Wang Zhen, Wang Yongjie, Xiong Xinli, Ren Qiankun, Huang Jun
College of Electronic Engineering, National University of Defense Technology, Hefei 230037, China.
Anhui Province Key Laboratory of Cyberspace Security Situation Awareness and Evaluation, Hefei 230037, China.
Entropy (Basel). 2025 Jun 11;27(6):622. doi: 10.3390/e27060622.

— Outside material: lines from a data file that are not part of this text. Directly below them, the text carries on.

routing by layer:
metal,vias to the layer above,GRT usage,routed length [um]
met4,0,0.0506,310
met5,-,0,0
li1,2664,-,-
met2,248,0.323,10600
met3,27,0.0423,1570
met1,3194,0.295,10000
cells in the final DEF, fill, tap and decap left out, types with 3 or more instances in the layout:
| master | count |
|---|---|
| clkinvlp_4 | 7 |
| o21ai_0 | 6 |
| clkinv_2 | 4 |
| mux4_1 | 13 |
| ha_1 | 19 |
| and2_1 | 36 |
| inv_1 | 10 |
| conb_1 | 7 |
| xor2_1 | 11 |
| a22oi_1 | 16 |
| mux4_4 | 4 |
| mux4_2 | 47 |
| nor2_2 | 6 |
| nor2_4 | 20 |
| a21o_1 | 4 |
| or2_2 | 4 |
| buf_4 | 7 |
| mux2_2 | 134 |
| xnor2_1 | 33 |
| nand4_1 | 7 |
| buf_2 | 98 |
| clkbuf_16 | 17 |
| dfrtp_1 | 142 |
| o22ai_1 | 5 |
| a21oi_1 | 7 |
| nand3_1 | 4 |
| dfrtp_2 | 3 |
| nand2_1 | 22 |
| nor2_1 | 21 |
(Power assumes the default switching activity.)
`src/rtl/xptr_pkg.sv`:
```
package xptr_pkg;
  typedef struct packed {
    logic auto_step;
    logic auto_swap;
    logic dir1;
    logic dir0;
    logic sel;
  } xptr_ctrl_t;

  localparam int unsigned SEL_BIT  = 0;
  localparam int unsigned DIR0_BIT = 2;
  localparam int unsigned DIR1_BIT = 3;
  localparam int unsigned SWAP_BIT = 5;
  localparam int unsigned STEP_BIT = 6;
endpackage

```
`src/rtl/xptr_step.sv`:
```
module xptr_step #(
  parameter int unsigned W = 16
) (
  input  logic [W-1:0] val,
  input  logic         down,
  output logic [W-1:0] nxt
);
  always_comb nxt = down ? (val - W'(1)) : (val + W'(1));
endmodule

```
`src/rtl/xptr_ctrl.sv`:
```
module xptr_ctrl
  import xptr_pkg::*;
#(
  parameter int unsigned ADDR_W    = 8,
  parameter int unsigned DATA_W    = 8,
  parameter int unsigned CTRL_ADDR = 'h86
) (
  input  logic              clk,
  input  logic              rst_n,
  input  logic [ADDR_W-1:0] reg_addr,
  input  logic              reg_we,
  input  logic [DATA_W-1:0] reg_wdata,
  input  logic              xmove_stb,
  input  logic              swap_stb,
  output xptr_ctrl_t        ctrl,
  output logic [DATA_W-1:0] ctrl_rd
);
  logic wr_hit;
  logic flip;

  always_comb begin
    wr_hit = reg_we && (reg_addr == ADDR_W'(CTRL_ADDR));
    flip   = swap_stb | (xmove_stb & ctrl.auto_swap);
  end

  always_ff @(posedge clk) begin
    if (!rst_n) begin
      ctrl <= '0;
    end else if (wr_hit) begin
      ctrl.sel       <= reg_wdata[SEL_BIT];
      ctrl.dir0      <= reg_wdata[DIR0_BIT];
      ctrl.dir1      <= reg_wdata[DIR1_BIT];
      ctrl.auto_swap <= reg_wdata[SWAP_BIT];
      ctrl.auto_step <= reg_wdata[STEP_BIT];
    end else if (flip) begin
      ctrl.sel <= ~ctrl.sel;
    end
  end

  always_comb begin
    ctrl_rd = '0;
    if (reg_addr == ADDR_W'(CTRL_ADDR)) begin
      ctrl_rd[SEL_BIT]  = ctrl.sel;
      ctrl_rd[DIR0_BIT] = ctrl.dir0;
      ctrl_rd[DIR1_BIT] = ctrl.dir1;
      ctrl_rd[SWAP_BIT] = ctrl.auto_swap;
      ctrl_rd[STEP_BIT] = ctrl.auto_step;
    end
  end

  assert_swap_R6: assert property (@(posedge clk) disable iff (!rst_n)
    (swap_stb && !wr_hit) |=> (ctrl.sel != $past(ctrl.sel)));

  assert_auto_swap_R7: assert property (@(posedge clk) disable iff (!rst_n)
    (xmove_stb && ctrl.auto_swap && !wr_hit) |=> (ctrl.sel != $past(ctrl.sel)));

  assert_sel_hold_R7: assert property (@(posedge clk) disable iff (!rst_n)
    (!swap_stb && !(xmove_stb && ctrl.auto_swap) && !wr_hit) |=> $stable(ctrl.sel));
endmodule

```
`src/rtl/xptr_cell.sv`:
```
module xptr_cell #(
  parameter int unsigned PTR_W  = 16,
  parameter int unsigned DATA_W = 8,
  parameter int unsigned ADDR_W = 8,
  parameter int unsigned BASE   = 'h82
) (
  input  logic              clk,
  input  logic              rst_n,
  input  logic [ADDR_W-1:0] reg_addr,
  input  logic              reg_we,
  input  logic [DATA_W-1:0] reg_wdata,
  input  logic              step_en,
  input  logic              step_down,
  output logic [PTR_W-1:0]  ptr,
  output logic [DATA_W-1:0] rd
);
  localparam int unsigned NB = PTR_W / DATA_W;

  logic [PTR_W-1:0] stepped;
  logic [NB-1:0]    byte_hit;

  xptr_step #(.W(PTR_W)) i_step (
    .val  (ptr),
    .down (step_down),
    .nxt  (stepped)
  );

  for (genvar b = 0; b < NB; b++) begin : g_byte
    assign byte_hit[b] = reg_we && (reg_addr == ADDR_W'(BASE + b));

    always_ff @(posedge clk) begin
      if (!rst_n)
        ptr[b*DATA_W +: DATA_W] <= '0;
      else if (byte_hit[b])
        ptr[b*DATA_W +: DATA_W] <= reg_wdata;
      else if (step_en)
        ptr[b*DATA_W +: DATA_W] <= stepped[b*DATA_W +: DATA_W];
    end

    assert_write_wins_R9: assert property (@(posedge clk) disable iff (!rst_n)
      byte_hit[b] |=> (ptr[b*DATA_W +: DATA_W] == $past(reg_wdata)));
  end

  always_comb begin
    rd = '0;
    for (int b = 0; b < NB; b++)
      if (reg_addr == ADDR_W'(BASE + b)) rd = ptr[b*DATA_W +: DATA_W];
  end

  assert_step_R5: assert property (@(posedge clk) disable iff (!rst_n)
    (step_en && byte_hit == '0) |=>
      (ptr == ($past(step_down) ? $past(ptr) + PTR_W'({PTR_W{1'b1}}) : $past(ptr) + PTR_W'(1))));

  assert_idle_hold_R4: assert property (@(posedge clk) disable iff (!rst_n)
    (!step_en && byte_hit == '0) |=> $stable(ptr));
endmodule

```
`src/rtl/xptr_bank.sv`:
```
module xptr_bank
  import xptr_pkg::*;
#(
  parameter int unsigned ADDR_W    = 8,
  parameter int unsigned DATA_W    = 8,
  parameter int unsigned PTR_W     = 16,
  parameter int unsigned P0_BASE   = 'h82,
  parameter int unsigned P1_BASE   = 'h84,
  parameter int unsigned CTRL_ADDR = 'h86
) (
  input  logic              clk,
  input  logic              rst_n,
  input  logic [ADDR_W-1:0] reg_addr,
  input  logic              reg_we,
  input  logic [DATA_W-1:0] reg_wdata,
  output logic [DATA_W-1:0] reg_rdata,
  input  logic              xmove_stb,
  input  logic              step_stb,
  input  logic              swap_stb,
  output logic [PTR_W-1:0]  xaddr
);
  localparam int unsigned NPTR = 2;

  xptr_ctrl_t        ctrl;
  logic [DATA_W-1:0] ctrl_rd;
  logic              do_step;
  logic [PTR_W-1:0]  ptr_q  [NPTR];
  logic [DATA_W-1:0] ptr_rd [NPTR];

  xptr_ctrl #(.ADDR_W(ADDR_W), .DATA_W(DATA_W), .CTRL_ADDR(CTRL_ADDR)) i_ctrl (
    .clk       (clk),
    .rst_n     (rst_n),
    .reg_addr  (reg_addr),
    .reg_we    (reg_we),
    .reg_wdata (reg_wdata),
    .xmove_stb (xmove_stb),
    .swap_stb  (swap_stb),
    .ctrl      (ctrl),
    .ctrl_rd   (ctrl_rd)
  );

  assign do_step = step_stb | (xmove_stb & ctrl.auto_step);

  for (genvar i = 0; i < NPTR; i++) begin : g_ptr
    xptr_cell #(
      .PTR_W  (PTR_W),
      .DATA_W (DATA_W),
      .ADDR_W (ADDR_W),
      .BASE   ((i == 0) ? P0_BASE : P1_BASE)
    ) i_cell (
      .clk       (clk),
      .rst_n     (rst_n),
      .reg_addr  (reg_addr),
      .reg_we    (reg_we),
      .reg_wdata (reg_wdata),
      .step_en   (do_step && (ctrl.sel == 1'(i))),
      .step_down ((i == 0) ? ctrl.dir0 : ctrl.dir1),
      .ptr       (ptr_q[i]),
      .rd        (ptr_rd[i])
    );
  end

  always_comb begin
    xaddr     = ctrl.sel ? ptr_q[1] : ptr_q[0];
    reg_rdata = ptr_rd[0] | ptr_rd[1] | ctrl_rd;
  end

  assert_one_strobe_R4: assert property (@(posedge clk) disable iff (!rst_n)
    $onehot0({xmove_stb, step_stb, swap_stb}));

  assert_read_quiet_R10: assert property (@(posedge clk) disable iff (!rst_n)
    (!reg_we && !xmove_stb && !step_stb && !swap_stb) |=> $stable(xaddr));
endmodule

```
`config.mk`:
```
export PLATFORM = sky130hd
export DESIGN_NAME = xptr_bank
export DESIGN_NICKNAME = d
export VERILOG_FILES = /design/src/rtl/xptr_pkg.sv /design/src/rtl/xptr_step.sv /design/src/rtl/xptr_ctrl.sv /design/src/rtl/xptr_cell.sv /design/src/rtl/xptr_bank.sv
export SDC_FILE = /design/constraint.sdc
export NUM_CORES = 1
export LEC_CHECK = 0
export BUFFER_PORTS_ARGS = -buffer_cell sky130_fd_sc_hd__buf_2
export CORE_MARGIN = 3
export CORE_UTILIZATION = 45
export CTS_CLUSTER_DIAMETER = 40
export DETAILED_ROUTE_END_ITERATION = 6
export SYNTH_ARGS = -nofsm -noshare
export SYNTH_HDL_FRONTEND = slang
export SYNTH_SLANG_ARGS = --single-unit
```
`constraint.sdc`:
```
create_clock -name clk -period 2.9 [get_ports clk]
set_input_delay 0.435 -clock clk [delete_from_list [all_inputs] [get_ports clk]]
set_output_delay 0.435 -clock clk [all_outputs]
set_load 0.05 [all_outputs]
```
==> run metrics <==
status=completed; DR WL/cell=18.3 um; synthesized-area fraction occupied by adder cells=0.112; Primary FF master, synth=dfxtp_1; Clock Skew=0.00502 ns; startpoint types=flop; synthesized instance count=453; CTS tree=built; CTS H-tree lvls=2; clock power share=0.341; crit-path max FO=14; Compound-Gate Fraction of Synth Area=0.254; Die Wd=about 94 um; Post-Route WL=10.7 mm; reg-to-reg setup timing slack=~0.25 ns; Layout Area Growth over Synthesis=11.1%; Hold Path Origin=reg_wdata[7]; fin util=0.525; CP max-delay cell=dfxtp_1; CTS Buf Count=5; worst path required time=3.09 ns; Overflow after GRT=0; RR Startpoint=i_ctrl.ctrl[2]$_SDFFE_PN0P_; asr flop ratio synth=0; initial core utilization=0.473; Tightest Hold Check Type=input pin to flop; LEAKAGE=0.00172 uW; I/O pin total=46; post-DP HPWL=8.16 mm; max_cap viols=0; hold endpoint=g_ptr[0].i_cell.ptr[15]$_SDFFE_PN0P_; n_diodes=0; die area=0.00884 mm2; fmax=377 MHz; initial DRC count=227; fraction of layout cells with a size suffix above 1=0.174; Simple-Gate Fraction of Synth Area=0.203; reg2reg path depth=8; Yosys reg bits=37; multiplexer share of the synthesized area=0.106; maximum buffer depth of the clock tree=2; Slew @ Worst Pin=~0.65 ns; DRC Markers=0; Placer Congestion=0.927; Reg power frac=0.489; Pwr Density=285 mW/mm2; RSZ-0062 raised after global routing=false; CTS resizes=0; Cell Rows=31; count of unique library cells instantiated by Yosys=52; port buffer count=45; Critical Path Sink Type=flop; DR vias=~3600; Sw Share=0.296; vias per std cell=6.09; Rel. slew slack=0.562; combinational share of power=0.170; CP peak stage delay=between 0.6 and 0.7 ns; XOR/XNOR share of the synthesized area=0.0729; Mapped Avg Cell Area=7.69 um2; Psw=~330 uW; cells along the critical path=ha_1 -> a21o_1 -> a31oi_1 -> nand2_1 -> o22ai_1 -> o221ai_1 -> mux2i_1 -> and4bb_2; setup_tns=0 ns; synth warn=0; fin crit share=0.915; Nets=540; VDD IR max=roughly 0.00020 V; Global Route Usage Sum=0.249; Final Critical Period=2.65 ns; RR Endpoint=g_ptr[1].i_cell.ptr[15]$_SDFFE_PN0P_; vias in the first global route=3363; cell area after synthesis=between 0.003 and 0.004 mm2; CP Class=flop to flop; 1st-pass router iterations=5; number of flops mapped to enable cells by yosys=0; first-pass GRT wire length=17.3 mm; post-route ant nets=0; internal power=just under 800 uW; Worst-Skew Late Latency=0.30 ns; fin area=0.00387 mm2; initial antenna violation count=0; post-synthesis sequential area ratio=0.213; # Post-CTS Setup Buffers=0; hold-critical path depth=3; Setup Viol. Count Final=0; largest net degree at the start of global routing=22; CP arrival=approximately 2.8 ns; die height=94.0 um; final hold vios=0; core area=~0.0074 mm2; clock tree sinks=37; largest family of logic cells by synthesized area=compound AO/OA/AOI/OAI gates; Worst-path clk slew=0.08 ns; root buf cell=clkbuf_8; Fillers=~760; placed inst area=0.00378 mm2; hold buffers post-CTS=0; Synth Net Count=505; Slew Viols, Final=0
-- per-layer routing --
layer,GRT usage,routed length [um],share of wire
met5,0,0,0
met4,0.0481,94,0.0088
met3,0.0457,835,0.078
met2,0.381,4560,0.42
met1,0.365,5250,0.49
-- through the flow --
stage	setup WS (ns)	std cells	total power, uW	hold WS, ns
finish	0.248	587	1100	0.460
global route	0.0378	587	1150	0.455
CTS	0.279	587	1110	0.460
detailed placement	0.302	580	736	0.476
global placement	0.410	580	735	0.471
floorplan	0.160	453	673	0.450
-- logic make-up after synthesis --
group                      Yosys count
and+or+nand+nor                    147
AOI/OAI and AO/OA                  143
DFF                                 37
muxes                               35
buffers and inverters               32
adders and majority gates           30
xor gates and xnor gates            29
-- power groups by stage --
stage / clock, uW / sequential (uW) / combinational [uW]
2_1_floorplan: 0 / 541 / 131
3_5_place_dp: 0 / 551 / 185
4_1_cts: 380 / 540 / 186
3_3_place_gp: 0 / 551 / 184
5_1_grt: 406 / 542 / 203
6_report: 376 / 540 / 188
-- how the worst max path moves through the flow --
stage,slack (ns),start,cells after the start,end
after floorplan,0.16,reg_addr[0],4,reg_rdata[0]
after global placement,0.41,reg_addr[3],7,reg_rdata[3]
after detailed placement,0.30,i_ctrl.ctrl[2]$_SDFFE_PN0P_,8,g_ptr[1].i_cell.ptr[15]$_SDFFE_PN0P_
after CTS,0.28,i_ctrl.ctrl[2]$_SDFFE_PN0P_,8,g_ptr[1].i_cell.ptr[15]$_SDFFE_PN0P_
after global routing,0.04,i_ctrl.ctrl[2]$_SDFFE_PN0P_,8,g_ptr[1].i_cell.ptr[14]$_SDFFE_PN0P_
final,0.25,i_ctrl.ctrl[2]$_SDFFE_PN0P_,8,g_ptr[1].i_cell.ptr[15]$_SDFFE_PN0P_
-- cells in the mapped netlist, types with 3 or more instances --
cell type	count	share of area
a21o_1	9	0.019
dfxtp_1	37	0.21
nand2b_1	4	0.0072
mux2i_1	19	0.055
a211oi_1	11	0.024
ha_1	28	0.10
xnor2_1	15	0.038
buf_2	3	0.0043
inv_1	5	0.0054
xor2_1	14	0.035
or2_2	4	0.0072
a311oi_1	6	0.015
and3_1	4	0.0072
nand3_1	18	0.026
nor2_1	40	0.043
nand2_1	45	0.048
o21bai_1	3	0.0065
o21ai_0	29	0.042
a31oi_1	16	0.029
o21a_1	5	0.011
a21oi_1	44	0.063
nor3_1	9	0.013
buf_1	3	0.0032
mux2_2	16	0.052
nand4_1	6	0.011
clkbuf_1	18	0.019
o22ai_1	7	0.013
nand3b_1	4	0.0086
-- state kept, by name (all words and copies together), names as in the netlist --
signal and flops:
i_ctrl.ctrl 5, g_ptr.i_cell.ptr 32
-- placed cells by master, fill, tap and decap left out, types with 2 or more instances in the layout --
cell type  count
fa_1           2
mux2_2        16
and3_1         4
o21a_1         5
a221oi_1       2
buf_4          9
nand2_1       45
a21o_1         9
or2_2          4
o211ai_1       2
ha_1          28
a211oi_1      11
clkbuf_8       6
xor2_1        14
nand3b_1       4
o21bai_1       3
nor4_1         2
a21oi_1       44
o22ai_1        7
nand4_1        6
nor3_1         9
inv_1          5
nand2b_1       4
nor2_1        40
a31oi_1       16
mux2i_1       19
a311oi_1       6
xnor2_1       15
or3b_1         2
o41ai_1        2
o21ai_0       29
nand3_1       18
buf_2         45
dfxtp_1       37
-- critical path: cells and delay by family, from the launching register on --
kind / cells / cell delay [ns]
multiplexers: 1 / 0.15
adder cells (fa/ha/maj): 1 / 0.40
flip-flops: 1 / 0.66
AND/OR/NAND/NOR: 2 / 0.32
AO/OA/AOI/OAI: 4 / 1.01
-- cell type report --
cell class                 count  area (um2)  area share
timing repair buffer          54         293      0.0756
sequential                    37         741       0.191
multi-input combinational    384        2610       0.673
inverter                       6        22.5     0.00582
clock buffer                   7        86.3      0.0223
tap                           99         124      0.0320
Power figures use the tool's default switching activity.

Faced with challenges posed by sophisticated cyber attacks and dynamic characteristics of cyberspace, the autonomous cyber defense (ACD) technology has shown its effectiveness. However, traditional decision-making methods for ACD are unable to effectively characterize the network topology and internode dependencies, which makes it difficult for defenders to identify key nodes and critical attack paths. Therefore, this paper proposes an enhanced decision-making method combining graph embedding with reinforcement learning algorithms. By constructing a game model for cyber confrontations, this paper models important elements of the network topology for decision-making, which guide the defender to dynamically optimize its strategy based on topology awareness. We improve the reinforcement learning with the Node2vec algorithm to characterize information for the defender from the network. And, node attributes and network structural features are embedded into low-dimensional vectors instead of using traditional one-hot encoding, which can address the perceptual bottleneck in high-dimensional sparse environments. Meanwhile, the algorithm training environment Cyberwheel is extended by adding new fine-grained defense mechanisms to enhance the utility and portability of ACD. In experiments, our decision-making method based on graph embedding is compared and analyzed with traditional perception methods. The results show and verify the superior performance of our approach in the strategy selection of defensive decision-making. Also, diverse parameters of the graph representation model Node2vec are analyzed and compared to find the impact on the enhancement of the embedding effectiveness for the decision-making of ACD.
面对复杂网络攻击带来的挑战以及网络空间的动态特性,自主网络防御(ACD)技术已展现出其有效性。然而,传统的ACD决策方法无法有效刻画网络拓扑结构和节点间依赖关系,这使得防御者难以识别关键节点和关键攻击路径。因此,本文提出一种将图嵌入与强化学习算法相结合的增强决策方法。通过构建网络对抗博弈模型,本文对用于决策的网络拓扑重要元素进行建模,引导防御者基于拓扑感知动态优化其策略。我们使用Node2vec算法改进强化学习,以便从网络中为防御者刻画信息。并且,将节点属性和网络结构特征嵌入到低维向量中,而非使用传统的独热编码,这能够解决高维稀疏环境中的感知瓶颈问题。同时,通过添加新的细粒度防御机制扩展算法训练环境Cyberwheel,以增强ACD的实用性和可移植性。在实验中,将我们基于图嵌入的决策方法与传统感知方法进行比较和分析。结果表明并验证了我们的方法在防御决策策略选择方面的优越性能。此外,对图表示模型Node2vec的不同参数进行分析和比较,以找出其对增强ACD决策嵌入有效性的影响。